2026-04-09 理化学研究所,,大阪大学,東京大学大学院総合文化研究科
本研究の概要図
<関連情報>
- https://www.riken.jp/press/2026/20260409_2/index.html
- https://www.cell.com/cell-reports/fulltext/S2211-1247(26)00229-9
ヒト中脳細胞における転写ノイズに関するQTLのゲノムワイドな同定と特徴付け Genome-wide identification and characterization of QTLs for transcriptional noise in human midbrain cells
Naoki Hirose ∙ Shota Mizuno ∙ Yuki Niwa ∙ … ∙ Junko Ueda ∙ Takashi Tsuboi ∙ Atsushi Takata
Cell Reports Published:March 26, 2026
DOI:https://doi.org/10.1016/j.celrep.2026.117151
Highlights
- Genetic loci associated with transcriptional noise were mapped genome wide
- tnQTLs exhibit effects that are more specific to cellular conditions than eQTLs
- tnQTLs without eQTL effects are enriched in distinct genomic annotations
- Schizophrenia patient and model brains show dysregulated transcriptional noise
Summary
While cell-to-cell variation in gene expression, also known as “transcriptional noise,” plays various biological roles, its regulation by genetic variants remains elusive.
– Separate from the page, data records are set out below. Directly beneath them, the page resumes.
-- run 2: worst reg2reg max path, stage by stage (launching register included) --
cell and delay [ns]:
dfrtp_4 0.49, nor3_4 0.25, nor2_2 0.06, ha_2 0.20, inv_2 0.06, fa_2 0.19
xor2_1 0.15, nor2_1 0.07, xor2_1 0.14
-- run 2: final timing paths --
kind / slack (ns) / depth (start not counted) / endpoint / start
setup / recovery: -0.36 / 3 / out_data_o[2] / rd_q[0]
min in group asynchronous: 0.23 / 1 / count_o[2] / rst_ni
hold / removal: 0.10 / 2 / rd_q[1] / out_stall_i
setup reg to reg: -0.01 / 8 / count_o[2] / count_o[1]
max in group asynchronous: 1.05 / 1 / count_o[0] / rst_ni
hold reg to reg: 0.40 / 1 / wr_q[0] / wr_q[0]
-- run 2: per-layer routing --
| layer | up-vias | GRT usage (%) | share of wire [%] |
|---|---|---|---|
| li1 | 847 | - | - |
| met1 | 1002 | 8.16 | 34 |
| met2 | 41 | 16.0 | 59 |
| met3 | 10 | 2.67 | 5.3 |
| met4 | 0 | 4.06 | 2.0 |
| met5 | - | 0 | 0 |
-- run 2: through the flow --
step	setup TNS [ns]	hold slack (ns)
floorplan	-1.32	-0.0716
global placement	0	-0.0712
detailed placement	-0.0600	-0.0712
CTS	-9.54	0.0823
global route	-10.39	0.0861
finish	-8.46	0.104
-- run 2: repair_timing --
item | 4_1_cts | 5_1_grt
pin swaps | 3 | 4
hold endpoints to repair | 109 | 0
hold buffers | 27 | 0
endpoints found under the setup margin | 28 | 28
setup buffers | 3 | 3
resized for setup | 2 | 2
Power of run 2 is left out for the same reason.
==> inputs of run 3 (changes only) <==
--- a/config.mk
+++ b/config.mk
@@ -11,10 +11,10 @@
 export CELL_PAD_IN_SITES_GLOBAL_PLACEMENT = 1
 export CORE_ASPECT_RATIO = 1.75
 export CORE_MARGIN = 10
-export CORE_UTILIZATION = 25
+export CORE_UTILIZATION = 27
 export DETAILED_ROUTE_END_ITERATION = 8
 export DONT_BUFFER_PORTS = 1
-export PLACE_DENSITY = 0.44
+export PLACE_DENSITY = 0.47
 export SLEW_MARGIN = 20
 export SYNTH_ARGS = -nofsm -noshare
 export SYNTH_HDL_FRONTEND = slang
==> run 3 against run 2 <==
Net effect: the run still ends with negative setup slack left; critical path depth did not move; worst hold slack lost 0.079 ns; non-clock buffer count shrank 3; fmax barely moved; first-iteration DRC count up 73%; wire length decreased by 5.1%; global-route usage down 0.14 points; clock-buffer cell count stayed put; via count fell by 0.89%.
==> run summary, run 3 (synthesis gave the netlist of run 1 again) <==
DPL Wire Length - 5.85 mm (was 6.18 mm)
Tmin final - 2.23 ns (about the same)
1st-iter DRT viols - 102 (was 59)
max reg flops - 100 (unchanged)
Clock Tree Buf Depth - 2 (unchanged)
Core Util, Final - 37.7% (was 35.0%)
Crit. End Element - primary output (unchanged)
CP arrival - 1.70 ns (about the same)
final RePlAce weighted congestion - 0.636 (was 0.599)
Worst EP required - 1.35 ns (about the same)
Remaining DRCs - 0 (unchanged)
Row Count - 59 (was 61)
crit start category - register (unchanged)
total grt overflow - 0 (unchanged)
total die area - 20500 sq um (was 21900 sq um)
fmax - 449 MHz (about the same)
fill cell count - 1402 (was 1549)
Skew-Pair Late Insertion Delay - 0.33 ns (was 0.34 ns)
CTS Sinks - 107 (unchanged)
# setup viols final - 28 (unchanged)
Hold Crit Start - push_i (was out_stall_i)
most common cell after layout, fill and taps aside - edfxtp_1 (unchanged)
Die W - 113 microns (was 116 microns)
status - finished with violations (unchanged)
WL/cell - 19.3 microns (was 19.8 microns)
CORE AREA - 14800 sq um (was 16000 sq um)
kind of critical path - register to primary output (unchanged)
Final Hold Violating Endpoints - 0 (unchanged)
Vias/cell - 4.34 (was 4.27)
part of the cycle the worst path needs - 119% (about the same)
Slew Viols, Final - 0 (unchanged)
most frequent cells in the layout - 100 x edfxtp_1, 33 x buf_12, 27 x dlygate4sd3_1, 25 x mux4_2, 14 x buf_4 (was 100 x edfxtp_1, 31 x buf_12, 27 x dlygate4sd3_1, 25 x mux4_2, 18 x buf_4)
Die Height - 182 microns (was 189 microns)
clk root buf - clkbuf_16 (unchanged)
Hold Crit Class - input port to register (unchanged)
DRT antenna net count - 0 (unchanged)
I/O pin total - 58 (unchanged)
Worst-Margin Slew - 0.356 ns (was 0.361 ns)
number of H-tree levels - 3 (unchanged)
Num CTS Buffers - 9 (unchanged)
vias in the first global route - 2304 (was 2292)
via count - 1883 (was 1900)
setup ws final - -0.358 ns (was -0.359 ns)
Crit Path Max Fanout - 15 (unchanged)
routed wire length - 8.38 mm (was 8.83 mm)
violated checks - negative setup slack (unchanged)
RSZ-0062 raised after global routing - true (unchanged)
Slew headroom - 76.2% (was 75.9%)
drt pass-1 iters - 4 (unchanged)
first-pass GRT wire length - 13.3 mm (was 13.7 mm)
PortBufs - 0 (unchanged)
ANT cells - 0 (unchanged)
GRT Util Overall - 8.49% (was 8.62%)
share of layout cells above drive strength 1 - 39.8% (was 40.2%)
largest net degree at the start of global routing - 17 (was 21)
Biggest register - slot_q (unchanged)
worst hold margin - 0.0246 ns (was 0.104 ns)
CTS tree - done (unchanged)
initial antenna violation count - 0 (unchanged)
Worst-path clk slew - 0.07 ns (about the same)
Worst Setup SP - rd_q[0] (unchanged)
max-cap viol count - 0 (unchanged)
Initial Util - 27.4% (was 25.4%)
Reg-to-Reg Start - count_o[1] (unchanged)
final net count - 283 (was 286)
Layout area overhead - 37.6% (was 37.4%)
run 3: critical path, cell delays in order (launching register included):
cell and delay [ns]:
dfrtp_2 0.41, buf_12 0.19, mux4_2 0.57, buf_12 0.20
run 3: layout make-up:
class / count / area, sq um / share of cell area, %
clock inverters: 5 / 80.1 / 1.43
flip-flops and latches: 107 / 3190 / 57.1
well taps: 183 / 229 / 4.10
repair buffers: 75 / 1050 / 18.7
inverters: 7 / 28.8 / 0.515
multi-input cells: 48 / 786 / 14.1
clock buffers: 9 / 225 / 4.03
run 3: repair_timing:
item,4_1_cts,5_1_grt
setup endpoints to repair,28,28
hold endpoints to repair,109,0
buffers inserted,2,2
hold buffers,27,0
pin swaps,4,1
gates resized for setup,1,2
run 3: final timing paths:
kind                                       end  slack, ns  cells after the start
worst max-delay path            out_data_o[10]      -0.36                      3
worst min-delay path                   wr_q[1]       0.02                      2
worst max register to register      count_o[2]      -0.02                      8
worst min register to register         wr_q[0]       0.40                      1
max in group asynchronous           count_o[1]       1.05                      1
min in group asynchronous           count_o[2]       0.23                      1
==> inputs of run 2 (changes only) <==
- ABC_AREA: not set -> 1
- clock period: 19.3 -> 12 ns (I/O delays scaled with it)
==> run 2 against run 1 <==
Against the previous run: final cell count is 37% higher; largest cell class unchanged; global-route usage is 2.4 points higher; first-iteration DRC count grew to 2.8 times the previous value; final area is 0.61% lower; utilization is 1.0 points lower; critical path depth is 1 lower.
[config.mk]
export PLATFORM = sky130hd
export DESIGN_NAME = qte_fifo
export DESIGN_NICKNAME = d
export VERILOG_FILES = /design/src/design/quaternion_to_euler_angles_assert.svh /design/src/design/qte_pkg.sv /design/src/design/qte_fifo.sv
export SDC_FILE = /design/constraint.sdc
export NUM_CORES = 1
export LEC_CHECK = 0
export ABC_CLOCK_PERIOD_IN_PS = 8200
export BUFFER_PORTS_ARGS = -buffer_cell sky130_fd_sc_hd__buf_2
export CAP_MARGIN = 20
export CORE_MARGIN = 10
export CORE_UTILIZATION = 55
export DETAILED_ROUTE_END_ITERATION = 10
export PLACE_DENSITY = 0.84
export SYNTH_ARGS = -nofsm -noshare
export SYNTH_HDL_FRONTEND = slang
export SYNTH_SLANG_ARGS = --single-unit
[constraint.sdc]
create_clock -name clk -period 8.2 [get_ports clk]
set_input_delay 1.23 -clock clk [delete_from_list [all_inputs] [get_ports clk]]
set_output_delay 1.23 -clock clk [all_outputs]
set_load 0.01 [all_outputs]
[src/design/quaternion_to_euler_angles_assert.svh]
// Assertion macros for the quaternion to Euler angles block.
// Included by the top level; uses the clk and rst_n names of the including module.
`ifndef QUATERNION_TO_EULER_ANGLES_ASSERT_SVH
`define QUATERNION_TO_EULER_ANGLES_ASSERT_SVH

// The condition must never hold outside reset.
`define QTE_ASSERT_NEVER(lbl, cond, msg) \
  lbl: assert property (@(posedge clk) disable iff (!rst_n) !(cond)) else $error(msg);

// When the first condition holds, the second must hold in the next cycle.
`define QTE_ASSERT_NEXT(lbl, ante, cons, msg) \
  lbl: assert property (@(posedge clk) (ante) |=> (cons)) else $error(msg);

`endif

[src/design/qte_pkg.sv]
// Shared types, widths and constants of the quaternion to Euler angles block.
// No dependencies; used by every module of the block.
`default_nettype none
package qte_pkg;

  localparam int QW = 16;   // quaternion component width
  localparam int PW = 34;   // width of the atan2 operands
  localparam int RW = 33;   // width of a clamped square root argument
  localparam int CW = 36;   // CORDIC datapath width
  localparam int AW = 34;   // binary angle width after unwrapping
  localparam int SQ_BITS = 25; // result bits of one square root
  localparam int TAB_LEN = 24;

  localparam logic signed [AW-1:0] BA_QUARTER = 34'sd1073741824;
  localparam logic signed [AW-1:0] BA_HALF    = 34'sd2147483648;
  localparam logic signed [AW-1:0] BA_TURN    = 34'sd4294967296;

  // pi * 2^29 split into a high and a low 16-bit half.
  localparam logic signed [16:0] PI_HI = 17'sd25735;
  localparam logic signed [16:0] PI_LO = 17'sd60753;

  typedef struct packed {
    logic signed [PW-1:0] py;
    logic signed [PW-1:0] px;
    logic signed [PW-1:0] yy;
    logic signed [PW-1:0] yx;
    logic [RW-1:0]        arg_a;
    logic [RW-1:0]        arg_b;
  } job_t;

  // atan(2^-k) as a binary angle, one full turn is 2^32.
  function automatic logic [31:0] atan_ba(input int k);
    logic [31:0] v;
    v = 32'd0;
    case (k)
      0:  v = 32'd536870912;
      1:  v = 32'd316933406;
      2:  v = 32'd167458907;
      3:  v = 32'd85004756;
      4:  v = 32'd42667331;
      5:  v = 32'd21354465;
      6:  v = 32'd10679838;
      7:  v = 32'd5340245;
      8:  v = 32'd2670163;
      9:  v = 32'd1335087;
      10: v = 32'd667544;
      11: v = 32'd333772;
      12: v = 32'd166886;
      13: v = 32'd83443;
      14: v = 32'd41722;
      15: v = 32'd20861;
      16: v = 32'd10430;
      17: v = 32'd5215;
      18: v = 32'd2608;
      19: v = 32'd1304;
      20: v = 32'd652;
      21: v = 32'd326;
      22: v = 32'd163;
      23: v = 32'd81;
      default: v = 32'd0;
    endcase
    return v;
  endfunction

endpackage
`default_nettype wire

[src/design/qte_fifo.sv]
// Four-entry queue of decoded jobs between the front and back parts.
// Depends on qte_pkg.
`default_nettype none
module qte_fifo (
  input  wire logic          clk,
  input  wire logic          rst_n,
  input  wire logic          in_valid,
  output logic               in_ready,
  input  wire qte_pkg::job_t in_data,
  output logic               out_valid,
  input  wire logic          out_ready,
  output qte_pkg::job_t      out_data
);
  import qte_pkg::*;

  localparam int DEPTH = 4;

  job_t mem_r [DEPTH];
  logic [1:0] wr_ptr_r, rd_ptr_r;
  logic [2:0] cnt_r;
  logic push, pop;

  assign in_ready  = (cnt_r != 3'(DEPTH));
  assign out_valid = (cnt_r != 3'd0);
  assign push      = in_valid && in_ready;
  assign pop       = out_valid && out_ready;
  assign out_data  = mem_r[rd_ptr_r];

  always_ff @(posedge clk) begin
    if (!rst_n) begin
      wr_ptr_r <= '0;
      rd_ptr_r <= '0;
      cnt_r    <= '0;
    end else begin
      if (push) wr_ptr_r <= wr_ptr_r + 2'd1;
      if (pop)  rd_ptr_r <= rd_ptr_r + 2'd1;
      if (push && !pop)      cnt_r <= cnt_r + 3'd1;
      else if (pop && !push) cnt_r <= cnt_r - 3'd1;
    end
  end

  always_ff @(posedge clk) begin
    if (push) mem_r[wr_ptr_r] <= in_data;
  end

endmodule
`default_nettype wire
### src/sv/scgcr_back.sv
// Output stage that forms the destination and source coordinates.
module scgcr_back
    import scgcr_pkg::*;
(
    input  logic                    clk,
    input  logic                    rst_n,
    input  cfg_t                    cfg,
    input  logic                    in_valid,
    input  item_t                   in_item,
    input  logic [ROOT_BITS-1:0]    in_k,
    output logic                    done,
    output logic [COL_W-1:0]        right_dest_col,
    output logic signed [COL_W-1:0] right_src_col,
    output logic [COL_W-1:0]        left_dest_col,
    output logic signed [COL_W-1:0] left_src_col,
    output logic [ROW_W-1:0]        src_row
);

    logic                    done_reg;
    logic [COL_W-1:0]        rd_reg, ld_reg;
    logic signed [COL_W-1:0] rs_reg, ls_reg;
    logic [ROW_W-1:0]        row_reg;

    logic [COL_W-1:0] k, rd, ld, z, a, i;

    assign k  = in_item.last ? '0 : in_k[COL_W-1:0];
    assign z  = COL_W'(cfg.dst_half_width);
    assign a  = COL_W'(cfg.src_half_width);
    assign i  = COL_W'(in_item.off);
    assign rd = z + i - COL_W'(1);
    assign ld = z - i;

    always_ff @(posedge clk or negedge rst_n)
    begin
        if (!rst_n)
        begin
            done_reg <= 1'b0;
        end
        else
        begin
            done_reg <= in_valid;
        end
    end

    always_ff @(posedge clk)
    begin
        rd_reg  <= cfg.north_flip ? cfg.out_width - rd : rd;
        ld_reg  <= cfg.north_flip ? cfg.out_width - ld : ld;
        row_reg <= cfg.north_flip ? cfg.image_height - in_item.row : in_item.row;
        rs_reg  <= a + k - COL_W'(1);
        ls_reg  <= a - k;
    end

    assign done           = done_reg;
    assign right_dest_col = rd_reg;
    assign right_src_col  = rs_reg;
    assign left_dest_col  = ld_reg;
    assign left_src_col   = ls_reg;
    assign src_row        = row_reg;

endmodule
To address this, we analyzed single-cell RNA sequencing (scRNA-seq) data of induced pluripotent stem cell-derived midbrain cells from 155 individuals together with their genotypes and identified significant quantitative trait loci for transcriptional noise (tnQTLs) genome wide. Among these, tnQTLs without significant effects on expression abundance (termed tn>eQTLs) exhibited characteristics such as drastic alterations under oxidative stress. Analyses using genome-wide association study (GWAS) summary statistics identified enrichment of schizophrenia association signals in tn>eQTLs, as well as putative causal effects of transcriptional noise dysregulation in specific genes. We also analyzed brain scRNA-seq data for schizophrenia and found marked disease-associated transcriptional noise alterations in superficial- and deep-layer excitatory neurons. Overall, this study provides a resource for tnQTLs and insights into the mechanistic basis of transcriptional noise regulation and its relevance to human traits.